The Charge 6 is the sweet spot between a basic band and a full smartwatch: a real 2.6 cm AMOLED screen, built-in GPS plus GLONASS, 40-plus exercise modes and up to 7 days of battery in a 15 g body. It's the only tracker with Google Maps, Wallet and YouTube Music built in.
Two honest caveats. Some features sit behind a Fitbit Premium subscription, and a wrist band's built-in GPS is inherently less reliable than a watch's larger antenna — fine for a neighbourhood loop, less so for precise race data. As a beginner's everyday tracker, though, it's hard to fault.
For the budget buyer
Xiaomi Smart Band 10 — about US$49 globally, roughly S$50 to S$60 locally, per GSMArena's review.
For the price of a couple of restaurant meals you get steps, heart rate and notifications on a bright 4.4 cm AMOLED (1,500 nits), with a 233 mAh battery rated up to 21 days (9 days with always-on).

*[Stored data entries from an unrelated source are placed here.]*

[config.mk]
export PLATFORM = sky130hd
export DESIGN_NAME = cag_top
export DESIGN_NICKNAME = d
export VERILOG_FILES = /design/src/rtl/cag_pkg.sv /design/src/rtl/cag_ram.sv /design/src/rtl/cag_pc_target.sv /design/src/rtl/cag_top.sv
export SDC_FILE = /design/constraint.sdc
export NUM_CORES = 1
export LEC_CHECK = 0
export BUFFER_PORTS_ARGS = -buffer_cell sky130_fd_sc_hd__buf_2
export CAP_MARGIN = 10
export CORE_ASPECT_RATIO = 0.75
export CORE_MARGIN = 2
export CORE_UTILIZATION = 55
export CTS_CLUSTER_DIAMETER = 80
export DETAILED_ROUTE_END_ITERATION = 8
export PLACE_DENSITY = 0.77
export SLEW_MARGIN = 20
export SYNTH_ARGS = -nofsm -noshare
export SYNTH_HDL_FRONTEND = slang
export SYNTH_SLANG_ARGS = --single-unit
[constraint.sdc]
create_clock -name clock -period 5.77 [get_ports clock]
set_clock_uncertainty 0.1 [all_clocks]
set_input_delay 1.154 -clock clock [delete_from_list [all_inputs] [get_ports clock]]
set_output_delay 1.154 -clock clock [all_outputs]
set_load 0.05 [all_outputs]
[src/rtl/cag_pkg.sv]
// Constants and types shared by the address generation block
package cag_pkg;

  // ****************************************************************
  // Widths
  // ****************************************************************
  localparam int unsigned DATA_W     = 8;
  localparam int unsigned PC_W       = 15;
  localparam int unsigned PC_UPPER_W = 7;
  localparam int unsigned ABS_W      = 12;

  // ****************************************************************
  // Data memory map
  // ****************************************************************
  localparam logic [7:0] ADDR_RAM_LAST      = 8'h2f;
  localparam logic [7:0] ADDR_ONES_LAST     = 8'h7f;
  localparam logic [7:0] ADDR_UNDEF_LAST    = 8'h9f;
  localparam logic [7:0] ADDR_PERIPH_FIRST  = 8'ha0;
  localparam logic [7:0] ADDR_PERIPH_LAST   = 8'hee;
  localparam logic [7:0] ADDR_PSW           = 8'hef;
  localparam logic [7:0] ADDR_REGRAM_FIRST  = 8'hf0;
  localparam logic [7:0] ADDR_REGRAM_LAST   = 8'hfb;
  localparam logic [7:0] ADDR_PTR_SECONDARY = 8'hfc;
  localparam logic [7:0] ADDR_STACK_POINTER = 8'hfd;
  localparam logic [7:0] ADDR_PTR_PRIMARY   = 8'hfe;
  localparam logic [7:0] ADDR_SPARE_REG     = 8'hff;

  // ****************************************************************
  // Storage sizes and indices
  // ****************************************************************
  localparam int unsigned RAM_BYTES      = 48;
  localparam int unsigned REGRAM_BYTES   = 13;
  localparam logic [3:0]  REGRAM_SPARE_IX = 4'hc;

  // ****************************************************************
  // Read values and reset values
  // ****************************************************************
  localparam logic [7:0] DATA_ONES     = 8'hff;
  localparam logic [7:0] DATA_UNDEF    = 8'h00;
  localparam logic [7:0] SP_RESET      = 8'h2f;
  localparam logic [7:0] PTR_RESET     = 8'h00;
  localparam logic [7:0] PSW_RESET     = 8'h00;
  localparam logic [7:0] ACC_RESET     = 8'h00;
  localparam logic [14:0] PC_RESET     = 15'h0000;

  // ****************************************************************
  // Status word fields and jump limits
  // ****************************************************************
  localparam int unsigned PSW_GIE_BIT   = 0;
  localparam int unsigned PSW_HALF_BIT  = 6;
  localparam int unsigned PSW_CARRY_BIT = 7;
  localparam logic signed [6:0] REL_MIN = -7'sd31;
  localparam logic signed [6:0] REL_MAX = 7'sd32;

  // ****************************************************************
  // Commands and pointer steps
  // ****************************************************************
  typedef enum logic [3:0] {
    KIND_LOAD_OP,
    KIND_EXCHANGE,
    KIND_STORE,
    KIND_LOAD_IMMEDIATE,
    KIND_LOAD_PTR_SHORT,
    KIND_LOAD_TABLE_INDIRECT,
    KIND_JUMP_RELATIVE_SHORT,
    KIND_JUMP_ABSOLUTE,
    KIND_JUMP_ABSOLUTE_LONG,
    KIND_JUMP_TABLE_INDIRECT,
    KIND_VECTOR_DISPATCH,
    KIND_NO_OPERATION
  } cag_kind_t;

  typedef enum logic [1:0] {
    STEP_NONE,
    STEP_INC,
    STEP_DEC
  } cag_step_t;

endpackage

[src/rtl/cag_ram.sv]
// Flip-flop byte storage with one write port and one read port
`timescale 1ns/1ps
module cag_ram
  import cag_pkg::*;
#(
  parameter int unsigned DEPTH = RAM_BYTES,
  parameter int unsigned IW    = 6
) (
  input  wire logic              clock,
  input  wire logic              resetn,
  input  wire logic              wr_en,
  input  wire logic [IW-1:0]     wr_idx,
  input  wire logic [DATA_W-1:0] wr_data,
  input  wire logic [IW-1:0]     rd_idx,
  output logic      [DATA_W-1:0] rd_data
);

  logic [DATA_W-1:0] mem_q [DEPTH];

  // ****************************************************************
  // Storage entries
  // ****************************************************************
  // Cleared at reset so simulation never reads unknown bytes
  for (genvar i = 0; i < DEPTH; i++) begin : g_entry
    always_ff @(posedge clock or negedge resetn) begin
      if (!resetn) begin
        mem_q[i] <= 8'h00;
      end else if (wr_en && (wr_idx == IW'(i))) begin
        mem_q[i] <= wr_data;
      end
    end
  end

  // Index beyond depth reads zero; the caller decodes the range
  always_comb begin
    rd_data = 8'h00;
    if (32'(rd_idx) < DEPTH) begin
      rd_data = mem_q[rd_idx];
    end
  end

endmodule

[src/rtl/cag_pc_target.sv]
// Branch target arithmetic for the 15-bit program counter
`timescale 1ns/1ps
module cag_pc_target
  import cag_pkg::*;
(
  input  wire cag_kind_t         kind,
  input  wire logic [PC_W-1:0]   pc,
  input  wire logic [PC_W-1:0]   field,
  output logic      [PC_W-1:0]   target,
  output logic                   in_range
);

  logic signed [6:0] disp;

  // ****************************************************************
  // Target selection
  // ****************************************************************
  // Relative adds wrap over the whole space, so no paging occurs
  always_comb begin
    disp     = signed'(field[6:0]);
    target   = pc;
    in_range = 1'b1;
    if (kind == KIND_JUMP_RELATIVE_SHORT) begin
      if ((disp < REL_MIN) || (disp > REL_MAX)) begin
        in_range = 1'b0;
      end else begin
        target = pc + {{(PC_W-7){disp[6]}}, disp};
      end
    end else if (kind == KIND_JUMP_ABSOLUTE) begin
      target = {pc[PC_W-1:ABS_W], field[ABS_W-1:0]};
    end else if (kind == KIND_JUMP_ABSOLUTE_LONG) begin
      target = field;
    end else if (kind == KIND_NO_OPERATION) begin
      target = pc + 15'h0001;
    end
  end

endmodule

[src/rtl/cag_top.sv]
// Operand and branch address generation with data memory decode
`timescale 1ns/1ps
module cag_top
  import cag_pkg::*;
(
  input  wire logic              clock,
  input  wire logic              resetn,
  input  wire logic              cmd_valid,
  input  wire cag_kind_t         cmd_kind,
  input  wire logic              cmd_indirect,
  input  wire logic              cmd_ptr_sel,
  input  wire cag_step_t         cmd_step,
  input  wire logic [PC_W-1:0]   cmd_field,
  input  wire logic [DATA_W-1:0] cmd_wdata,
  output logic                   cmd_ready,
  output logic                   rsp_valid,
  output logic      [DATA_W-1:0] rsp_data,
  output logic                   jump_refused,
  output logic      [PC_W-1:0]   program_counter,
  output logic                   prog_rd,
  output logic      [PC_W-1:0]   prog_addr,
  input  wire logic [DATA_W-1:0] prog_rdata,
  output logic                   periph_rd,
  output logic                   periph_wr,
  output logic      [DATA_W-1:0] periph_addr,
  output logic      [DATA_W-1:0] periph_wdata,
  input  wire logic [DATA_W-1:0] periph_rdata,
  output logic      [DATA_W-1:0] working_register,
  output logic      [DATA_W-1:0] stack_pointer,
  output logic                   carry_flag,
  output logic                   half_carry_flag,
  output logic                   global_irq_enable
);

  typedef enum logic [1:0] {S_IDLE, S_DATA, S_PREQ, S_PDATA} cag_state_t;

  // ****************************************************************
  // State
  // ****************************************************************
  cag_state_t        state_q, state_d;
  cag_kind_t         kind_q, kind_d;
  cag_step_t         step_q, step_d;
  logic              ind_q, ind_d, psel_q, psel_d;
  logic [PC_W-1:0]   field_q, field_d, pc_q, pc_d;
  logic [PC_W-1:0]   paddr_q, paddr_d;
  logic [7:0]        addr_q, addr_d, wdata_q, wdata_d;
  logic [7:0]        acc_q, acc_d, pri_q, pri_d, sec_q, sec_d;
  logic [7:0]        sp_q, sp_d, psw_q, psw_d, vhi_q, vhi_d;
  logic [7:0]        rdat_q, rdat_d;
  logic              second_q, second_d, rv_q, rv_d, ref_q, ref_d;
  logic              prd_q, prd_d, pwr_q, pwr_d, pxr_q, pxr_d;
  logic              rdy_q, rdy_d;
  logic              take, is_read, is_write, c_read, c_write;
  logic [7:0]        cmd_addr, rd_data, ram_rdata, reg_rdata;
  logic              ram_we, reg_we, in_ram, in_reg, c_periph;
  logic [3:0]        reg_idx;
  logic [PC_W-1:0]   tgt;
  logic              tgt_ok;

  assign take    = (state_q == S_IDLE) && cmd_valid;
  assign is_read = (kind_q == KIND_LOAD_OP) || (kind_q == KIND_EXCHANGE);
  assign is_write = (kind_q == KIND_STORE) || (kind_q == KIND_EXCHANGE);
  assign c_read  = (cmd_kind == KIND_LOAD_OP) || (cmd_kind == KIND_EXCHANGE);
  assign c_write = (cmd_kind == KIND_STORE) || (cmd_kind == KIND_EXCHANGE);

  // ****************************************************************
  // Address decode
  // ****************************************************************
  // Indirect takes a pointer, direct takes the byte field unchanged
  assign cmd_addr = cmd_indirect ? (cmd_ptr_sel ? sec_q : pri_q)
                                 : cmd_field[7:0];
  assign c_periph = (cmd_addr >= ADDR_PERIPH_FIRST) &&
                    (cmd_addr <= ADDR_PERIPH_LAST);
  assign in_ram   = (addr_q <= ADDR_RAM_LAST);
  // Spare address FF maps to its own register byte, index c, after those of F0-FB
  assign in_reg   = ((addr_q >= ADDR_REGRAM_FIRST) &&
                     (addr_q <= ADDR_REGRAM_LAST)) ||
                    (addr_q == ADDR_SPARE_REG);
  assign reg_idx  = (addr_q == ADDR_SPARE_REG) ? REGRAM_SPARE_IX
                                               : addr_q[3:0];

  // Read multiplexer over the whole data map
  always_comb begin
    if (in_ram) begin
      rd_data = ram_rdata;
    end else if (addr_q <= ADDR_ONES_LAST) begin
      rd_data = DATA_ONES;
    end else if (addr_q <= ADDR_UNDEF_LAST) begin
      rd_data = DATA_UNDEF;
    end else if (addr_q <= ADDR_PERIPH_LAST) begin
      rd_data = periph_rdata;
    end else if (addr_q == ADDR_PSW) begin
      rd_data = psw_q;
    end else if (addr_q == ADDR_PTR_SECONDARY) begin
      rd_data = sec_q;
    end else if (addr_q == ADDR_STACK_POINTER) begin
      rd_data = sp_q;
    end else if (addr_q == ADDR_PTR_PRIMARY) begin
      rd_data = pri_q;
    end else begin
      rd_data = reg_rdata;
    end
  end

  // ****************************************************************
  // Storage and target arithmetic
  // ****************************************************************
  cag_ram #(.DEPTH(RAM_BYTES), .IW(6)) u_ram (
    .clock   (clock),
    .resetn  (resetn),
    .wr_en   (ram_we),
    .wr_idx  (addr_q[5:0]),
    .wr_data (wdata_q),
    .rd_idx  (addr_q[5:0]),
    .rd_data (ram_rdata)
  );

  cag_ram #(.DEPTH(REGRAM_BYTES), .IW(4)) u_regram (
    .clock   (clock),
    .resetn  (resetn),
    .wr_en   (reg_we),
    .wr_idx  (reg_idx),
    .wr_data (wdata_q),
    .rd_idx  (reg_idx),
    .rd_data (reg_rdata)
  );

  cag_pc_target u_target (
    .kind     (kind_q),
    .pc       (pc_q),
    .field    (field_q),
    .target   (tgt),
    .in_range (tgt_ok)
  );

  // ****************************************************************
  // Sequencer next state
  // ****************************************************************
  always_comb begin
    state_d = state_q;  kind_d = kind_q;   step_d = step_q;
    ind_d   = ind_q;    psel_d = psel_q;   field_d = field_q;
    pc_d    = pc_q;     paddr_d = paddr_q; addr_d = addr_q;
    wdata_d = wdata_q;  acc_d = acc_q;     pri_d = pri_q;
    sec_d   = sec_q;    sp_d = sp_q;       psw_d = psw_q;
    vhi_d   = vhi_q;    rdat_d = rdat_q;   second_d = second_q;
    rv_d = 1'b0; ref_d = 1'b0; prd_d = 1'b0; pwr_d = 1'b0; pxr_d = 1'b0;
    ram_we = 1'b0; reg_we = 1'b0;
    unique case (state_q)
      S_IDLE: begin
        if (cmd_valid) begin
          kind_d  = cmd_kind;  step_d = cmd_step;  ind_d = cmd_indirect;
          psel_d  = cmd_ptr_sel;  field_d = cmd_field;  addr_d = cmd_addr;
          // Exchange writes the old working register value
          wdata_d = (cmd_kind == KIND_EXCHANGE) ? acc_q : cmd_wdata;
          pxr_d   = c_periph && c_read;
          pwr_d   = c_periph && c_write;
          second_d = 1'b0;
          if (cmd_kind == KIND_LOAD_TABLE_INDIRECT ||
              cmd_kind == KIND_JUMP_TABLE_INDIRECT) begin
            paddr_d = {pc_q[PC_W-1:8], acc_q};
            prd_d   = 1'b1;
            state_d = S_PREQ;
          end else if (cmd_kind == KIND_VECTOR_DISPATCH) begin
            paddr_d = cmd_field;
            prd_d   = 1'b1;
            state_d = S_PREQ;
          end else begin
            state_d = S_DATA;
          end
        end
      end
      S_DATA: begin
        state_d = S_IDLE;
        rv_d    = 1'b1;
        if (is_read) begin
          acc_d  = rd_data;
          rdat_d = rd_data;
        end
        if (is_write) begin
          ram_we = in_ram;
          reg_we = in_reg;
          if (addr_q == ADDR_PSW) psw_d = wdata_q;
          if (addr_q == ADDR_PTR_SECONDARY) sec_d = wdata_q;
          if (addr_q == ADDR_STACK_POINTER) sp_d = wdata_q;
          if (addr_q == ADDR_PTR_PRIMARY) pri_d = wdata_q;
        end
        // Step from the address used, so it wraps at 8 bits; a step
        // wins over an exchange that wrote the pointer itself
        if (is_read && ind_q && step_q != STEP_NONE) begin
          if (psel_q) begin
            sec_d = (step_q == STEP_INC) ? addr_q + 8'h01
                                         : addr_q - 8'h01;
          end else begin
            pri_d = (step_q == STEP_INC) ? addr_q + 8'h01
                                         : addr_q - 8'h01;
          end
        end
        if (kind_q == KIND_LOAD_IMMEDIATE) begin
          acc_d  = field_q[7:0];
          rdat_d = field_q[7:0];
        end
        if (kind_q == KIND_LOAD_PTR_SHORT) begin
          pri_d = {4'h0, field_q[3:0]};
        end
        if (kind_q == KIND_JUMP_RELATIVE_SHORT ||
            kind_q == KIND_JUMP_ABSOLUTE ||
            kind_q == KIND_JUMP_ABSOLUTE_LONG ||
            kind_q == KIND_NO_OPERATION) begin
          ref_d = !tgt_ok;
          if (tgt_ok) pc_d = tgt;
        end
      end
      S_PREQ: begin
        state_d = S_PDATA;
      end
      S_PDATA: begin
        state_d = S_IDLE;
        rv_d    = 1'b1;
        if (kind_q == KIND_LOAD_TABLE_INDIRECT) begin
          acc_d  = prog_rdata;
          rdat_d = prog_rdata;
        end else if (kind_q == KIND_JUMP_TABLE_INDIRECT) begin
          pc_d = {pc_q[PC_W-1:8], prog_rdata};
        end else if (!second_q) begin
          // First vector byte is the upper part; fetch its neighbour
          vhi_d    = prog_rdata;
          second_d = 1'b1;
          paddr_d  = paddr_q + 15'h0001;
          prd_d    = 1'b1;
          rv_d     = 1'b0;
          state_d  = S_PREQ;
        end else begin
          pc_d = {vhi_q[PC_UPPER_W-1:0], prog_rdata};
        end
      end
    endcase
    rdy_d = (state_d == S_IDLE);
  end

  // ****************************************************************
  // Sequencer registers
  // ****************************************************************
  always_ff @(posedge clock or negedge resetn) begin
    if (!resetn) begin
      state_q <= S_IDLE;  kind_q <= KIND_NO_OPERATION;  step_q <= STEP_NONE;
      ind_q <= 1'b0;  psel_q <= 1'b0;  field_q <= '0;  pc_q <= PC_RESET;
      paddr_q <= '0;  addr_q <= 8'h00;  wdata_q <= 8'h00;
      acc_q <= ACC_RESET;  pri_q <= PTR_RESET;  sec_q <= PTR_RESET;
      sp_q <= SP_RESET;
      psw_q <= PSW_RESET;  vhi_q <= 8'h00;  rdat_q <= 8'h00;
      second_q <= 1'b0;  rv_q <= 1'b0;  ref_q <= 1'b0;  prd_q <= 1'b0;
      pwr_q <= 1'b0;  pxr_q <= 1'b0;  rdy_q <= 1'b0;
    end else begin
      state_q <= state_d;  kind_q <= kind_d;  step_q <= step_d;
      ind_q <= ind_d;  psel_q <= psel_d;  field_q <= field_d;  pc_q <= pc_d;
      paddr_q <= paddr_d;  addr_q <= addr_d;  wdata_q <= wdata_d;
      acc_q <= acc_d;  pri_q <= pri_d;  sec_q <= sec_d;
      sp_q <= sp_d;  psw_q <= psw_d;  vhi_q <= vhi_d;  rdat_q <= rdat_d;
      second_q <= second_d;  rv_q <= rv_d;  ref_q <= ref_d;  prd_q <= prd_d;
      pwr_q <= pwr_d;  pxr_q <= pxr_d;  rdy_q <= rdy_d;
    end
  end

  // Outputs are plain register taps
  assign cmd_ready         = rdy_q;
  assign rsp_valid         = rv_q;
  assign rsp_data          = rdat_q;
  assign jump_refused      = ref_q;
  assign program_counter   = pc_q;
  assign prog_rd           = prd_q;
  assign prog_addr         = paddr_q;
  assign periph_rd         = pxr_q;
  assign periph_wr         = pwr_q;
  assign periph_addr       = addr_q;
  assign periph_wdata      = wdata_q;
  assign working_register  = acc_q;
  assign stack_pointer     = sp_q;
  assign carry_flag        = psw_q[PSW_CARRY_BIT];
  assign half_carry_flag   = psw_q[PSW_HALF_BIT];
  assign global_irq_enable = psw_q[PSW_GIE_BIT];

  // ****************************************************************
  // Checks
  // ****************************************************************
  logic first_q;
  always_ff @(posedge clock or negedge resetn) begin
    if (!resetn) first_q <= 1'b1;
    else         first_q <= 1'b0;
  end

  chk_sp_reset: assert property (@(posedge clock) disable iff (!resetn)
    first_q |-> sp_q == 8'h2f)
    else $error("stack pointer not 2f after reset");

  chk_ones_read: assert property (@(posedge clock) disable iff (!resetn)
    (take && cmd_kind == KIND_LOAD_OP && !cmd_indirect &&
     cmd_field[7:0] >= 8'h30 && cmd_field[7:0] <= 8'h7f)
    |-> ##2 rsp_valid && rsp_data == 8'hff)
    else $error("unused range did not read all ones");

  chk_direct_addr: assert property (@(posedge clock) disable iff (!resetn)
    (take && !cmd_indirect) |=> addr_q == $past(cmd_field[7:0]))
    else $error("direct address altered");

  chk_post_step: assert property (@(posedge clock) disable iff (!resetn)
    (take && cmd_kind == KIND_LOAD_OP && cmd_indirect &&
     cmd_step == STEP_DEC) |-> ##2 ($past(cmd_ptr_sel, 2) ?
     sec_q == $past(sec_q, 2) - 8'h01 : pri_q == $past(pri_q, 2) - 8'h01))
    else $error("post decrement missing");

  chk_store_nostep: assert property (@(posedge clock) disable iff (!resetn)
    (take && cmd_kind == KIND_STORE && cmd_indirect &&
     (cmd_ptr_sel ? sec_q : pri_q) < 8'hf0) |-> ##2
    pri_q == $past(pri_q, 2) && sec_q == $past(sec_q, 2))
    else $error("store stepped a pointer");

  chk_imm_load: assert property (@(posedge clock) disable iff (!resetn)
    (take && cmd_kind == KIND_LOAD_IMMEDIATE)
    |-> ##2 acc_q == $past(cmd_field[7:0], 2))
    else $error("immediate operand wrong");

  chk_short_imm: assert property (@(posedge clock) disable iff (!resetn)
    (take && cmd_kind == KIND_LOAD_PTR_SHORT)
    |-> ##2 pri_q == {4'h0, $past(cmd_field[3:0], 2)})
    else $error("short immediate wrong");

  chk_abs_jump: assert property (@(posedge clock) disable iff (!resetn)
    (take && cmd_kind == KIND_JUMP_ABSOLUTE) |-> ##2
    pc_q == {$past(pc_q[14:12], 2), $past(cmd_field[11:0], 2)})
    else $error("absolute jump left upper bits wrong");

  chk_long_jump: assert property (@(posedge clock) disable iff (!resetn)
    (take && cmd_kind == KIND_JUMP_ABSOLUTE_LONG)
    |-> ##2 pc_q == $past(cmd_field, 2))
    else $error("long jump target wrong");

  chk_rel_jump: assert property (@(posedge clock) disable iff (!resetn)
    (take && cmd_kind == KIND_JUMP_RELATIVE_SHORT &&
     cmd_field[6:0] == 7'h61) |-> ##2 pc_q == $past(pc_q, 2) - 15'h001f)
    else $error("relative jump of -31 wrong");

  chk_rel_refuse: assert property (@(posedge clock) disable iff (!resetn)
    (take && cmd_kind == KIND_JUMP_RELATIVE_SHORT &&
     cmd_field[6:0] == 7'h60) |-> ##2 jump_refused && $stable(pc_q))
    else $error("out of range jump taken");

  chk_table_addr: assert property (@(posedge clock) disable iff (!resetn)
    (take && cmd_kind == KIND_LOAD_TABLE_INDIRECT)
    |=> prog_rd && prog_addr[7:0] == $past(acc_q) ##2 acc_q == $past(prog_rdata))
    else $error("table load address or data wrong");

endmodule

The value is genuinely silly. The catch reviewers flag is sleep-tracking accuracy — fine for trends, not the band to trust for precise nightly numbers.
Amazfit Bip 6 — US$79, per the TechRadar review.
Spend a little more and the Bip 6 hands you a feature usually reserved for far pricier watches: built-in five-system GPS with free offline maps, so you can leave your phone at home on a run. Add a 5 cm AMOLED (2,000 nits), up to 14 days of battery (32 hours with GPS active), 140-plus workout modes, 5 ATM water resistance — and no mandatory subscription. For under US$100, that's a lot of smartwatch.
For sleep, recovery and the screen-averse
Oura Ring 5 — US$399 base (Silver/Black) or US$499 in premium finishes, plus US$5.99/month, per TechCrunch and Oura.
Announced 28 May 2026 and shipping from 4 June, the Ring 5 is billed as about 40% smaller than the Ring 4, from just 2 g, with 6 to 9 days of battery and a titanium build. For sleep and readiness tracking without a screen or a wrist device, smart rings lead, and Oura is the benchmark. The catch is that monthly membership: skip it and the data goes largely dark.
If you want the category for less, the older Oura Ring 4 still sells from US$349 per Oura's support page — same titanium build, slightly shorter battery.
Whoop 5.0 — membership only, per Whoop.
Whoop is the opposite philosophy: a screen-free band you wear on wrist, arm or in apparel, built entirely around strain, recovery and sleep coaching. There's no buy-once option — the subscription is the product, sold in three annual tiers, with the device included in the membership. It runs 14-plus days per charge, and the top Life tier adds a Heart Screener with ECG readings and irregular-rhythm notifications (regulated features that aren't available in every market, Singapore included at the time of writing). For training-obsessed athletes who live by the daily recovery score, nothing else feels quite like it.
For kids
Fitbit Ace LTE — US$229 hardware plus a required US$10/month Ace Pass, per Tom's Guide.
Built for children aged 7 and up, the Ace LTE gamifies movement and adds secure calling, texting and GPS location-sharing — a stepping stone before a first phone. It's a 40 mm OLED watch with 4G LTE and GPS. Fitbit rates 16-plus hours of battery, but Tom's Guide found real-world life closer to 10 hours with LTE active, so expect daily charging. And the Ace Pass isn't optional for the features most parents want, so factor in roughly S$13 a month on top of the hardware.
So which one?
There's no trophy here, and that's the point. Match the tracker to your life: a Garmin if you race, an Apple Watch or Galaxy Watch if you want one device for everything on your phone's platform, a Charge 6 or Amazfit Bip 6 if you want most of that for far less, a Xiaomi band if you just want the basics cheap, an Oura or Whoop if recovery and sleep are the whole point, and an Ace LTE if it's for a child.
Whatever you pick, read the price twice — once for the hardware, once for the monthly fee. In 2026, that second number is the one that quietly adds up.
Specs and prices reflect manufacturer pages and established reviews at the time of writing and can change; check the retailer before buying. Health and recovery features described here are for general wellness, not medical diagnosis — if you have a specific health concern, speak to a qualified professional.